**MATERIAL TO PROCESS**.
### config.mk
export PLATFORM = sky130hd
export DESIGN_NAME = countWriter
export DESIGN_NICKNAME = d
export VERILOG_FILES = /design/src/source/histogramPkg.sv /design/src/source/countWriter.sv
export VERILOG_INCLUDE_DIRS = /design/src /design/src/source
export SDC_FILE = /design/constraint.sdc
export NUM_CORES = 1
export LEC_CHECK = 0
export BUFFER_PORTS_ARGS = -buffer_cell sky130_fd_sc_hd__clkbuf_2
export CORE_MARGIN = 5
export CORE_UTILIZATION = 36
export CTS_BUF_LIST = sky130_fd_sc_hd__clkbuf_4 sky130_fd_sc_hd__clkbuf_8 sky130_fd_sc_hd__clkbuf_16
export DETAILED_ROUTE_END_ITERATION = 10
export PLACE_DENSITY = 0.79
export SLEW_MARGIN = 30
export SYNTH_ARGS = -nofsm -noshare
export SYNTH_HDL_FRONTEND = slang
export SYNTH_SLANG_ARGS = --single-unit
export TNS_END_PERCENT = 30
### constraint.sdc
create_clock -name clock -period 1.5 [get_ports clock]
set_input_delay 0.3 -clock clock [delete_from_list [all_inputs] [get_ports clock]]
set_output_delay 0.3 -clock clock [all_outputs]
set_load 0.005 [all_outputs]
### src/source/histogram_defines.svh
// Histogram engine widths and counts
// Shared by the package and every RTL block of the pixel histogram engine

`ifndef HISTOGRAM_DEFINES_SVH
`define HISTOGRAM_DEFINES_SVH

`define PIXEL_WIDTH      8      // bits per pixel
`define PIXELS_PER_WORD  16     // pixels in one input word
`define BUS_WIDTH        128    // SRAM data bus
`define ADDR_WIDTH       16     // SRAM address, top bit selects the bank

`define BIN_COUNT        256    // one bin per pixel value
`define COUNT_WIDTH      19     // enough for a 640x480 image in one bin
`define SLICE_WIDTH      5      // one word gives 0 to 16 hits per bin

`define BINS_PER_WORD    4      // count fields per scratch write
`define FIELD_WIDTH      32     // each count is zero-extended to this
`define BLOCK_COUNT      64     // scratch words per dump

// read address to accumulated word
`define PIPE_DEPTH       3

`endif

### src/source/histogramPkg.sv
// Histogram engine types
// Controller states and the packed bundles passed between the blocks

`include "histogram_defines.svh"

package histogramPkg;

    typedef enum logic [2:0]
    {
        stateIdle,
        stateScan,
        stateDrain,
        stateDump,
        stateHold
    } controlState_t;

    typedef struct packed
    {
        logic bank;     // selects the upper half of both SRAMs
        logic start;    // level, held by the host for the whole run
    } hostControl_t;

    typedef logic [`PIXELS_PER_WORD-1:0][`PIXEL_WIDTH-1:0] pixelWord_t;

    typedef struct packed
    {
        logic                                   valid;
        logic [`BIN_COUNT-1:0][`SLICE_WIDTH-1:0] count;   // hits per bin in one word
    } binSlice_t;

    typedef logic [`BINS_PER_WORD-1:0][`COUNT_WIDTH-1:0] countBlock_t;

    typedef struct packed
    {
        logic                   enable;
        logic [`ADDR_WIDTH-1:0] address;
        logic [`BUS_WIDTH-1:0]  data;
    } memWrite_t;

endpackage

**DESCRIPTION OF THE TASK**. The response should consist of the entries above, retyped exactly.

**ANSWER TO THE PROBLEM**.
### config.mk
export PLATFORM = sky130hd
export DESIGN_NAME = countWriter
export DESIGN_NICKNAME = d
export VERILOG_FILES = /design/src/source/histogramPkg.sv /design/src/source/countWriter.sv
export VERILOG_INCLUDE_DIRS = /design/src /design/src/source
export SDC_FILE = /design/constraint.sdc
export NUM_CORES = 1
export LEC_CHECK = 0
export BUFFER_PORTS_ARGS = -buffer_cell sky130_fd_sc_hd__clkbuf_2
export CORE_MARGIN = 5
export CORE_UTILIZATION = 36
export CTS_BUF_LIST = sky130_fd_sc_hd__clkbuf_4 sky130_fd_sc_hd__clkbuf_8 sky130_fd_sc_hd__clkbuf_16
export DETAILED_ROUTE_END_ITERATION = 10
export PLACE_DENSITY = 0.79
export SLEW_MARGIN = 30
export SYNTH_ARGS = -nofsm -noshare
export SYNTH_HDL_FRONTEND = slang
export SYNTH_SLANG_ARGS = --single-unit
export TNS_END_PERCENT = 30
### constraint.sdc
create_clock -name clock -period 1.5 [get_ports clock]
set_input_delay 0.3 -clock clock [delete_from_list [all_inputs] [get_ports clock]]
set_output_delay 0.3 -clock clock [all_outputs]
set_load 0.005 [all_outputs]
### src/source/histogram_defines.svh
// Histogram engine widths and counts
// Shared by the package and every RTL block of the pixel histogram engine

`ifndef HISTOGRAM_DEFINES_SVH
`define HISTOGRAM_DEFINES_SVH

`define PIXEL_WIDTH      8      // bits per pixel
`define PIXELS_PER_WORD  16     // pixels in one input word
`define BUS_WIDTH        128    // SRAM data bus
`define ADDR_WIDTH       16     // SRAM address, top bit selects the bank

`define BIN_COUNT        256    // one bin per pixel value
`define COUNT_WIDTH      19     // enough for a 640x480 image in one bin
`define SLICE_WIDTH      5      // one word gives 0 to 16 hits per bin

`define BINS_PER_WORD    4      // count fields per scratch write
`define FIELD_WIDTH      32     // each count is zero-extended to this
`define BLOCK_COUNT      64     // scratch words per dump

// read address to accumulated word
`define PIPE_DEPTH       3

`endif

### src/source/histogramPkg.sv
// Histogram engine types
// Controller states and the packed bundles passed between the blocks

`include "histogram_defines.svh"

package histogramPkg;

    typedef enum logic [2:0]
    {
        stateIdle,
        stateScan,
        stateDrain,
        stateDump,
        stateHold
    } controlState_t;

    typedef struct packed
    {
        logic bank;     // selects the upper half of both SRAMs
        logic start;    // level, held by the host for the whole run
    } hostControl_t;

    typedef logic [`PIXELS_PER_WORD-1:0][`PIXEL_WIDTH-1:0] pixelWord_t;

    typedef struct packed
    {
        logic                                   valid;
        logic [`BIN_COUNT-1:0][`SLICE_WIDTH-1:0] count;   // hits per bin in one word
    } binSlice_t;

    typedef logic [`BINS_PER_WORD-1:0][`COUNT_WIDTH-1:0] countBlock_t;

    typedef struct packed
    {
        logic                   enable;
        logic [`ADDR_WIDTH-1:0] address;
        logic [`BUS_WIDTH-1:0]  data;
    } memWrite_t;

endpackage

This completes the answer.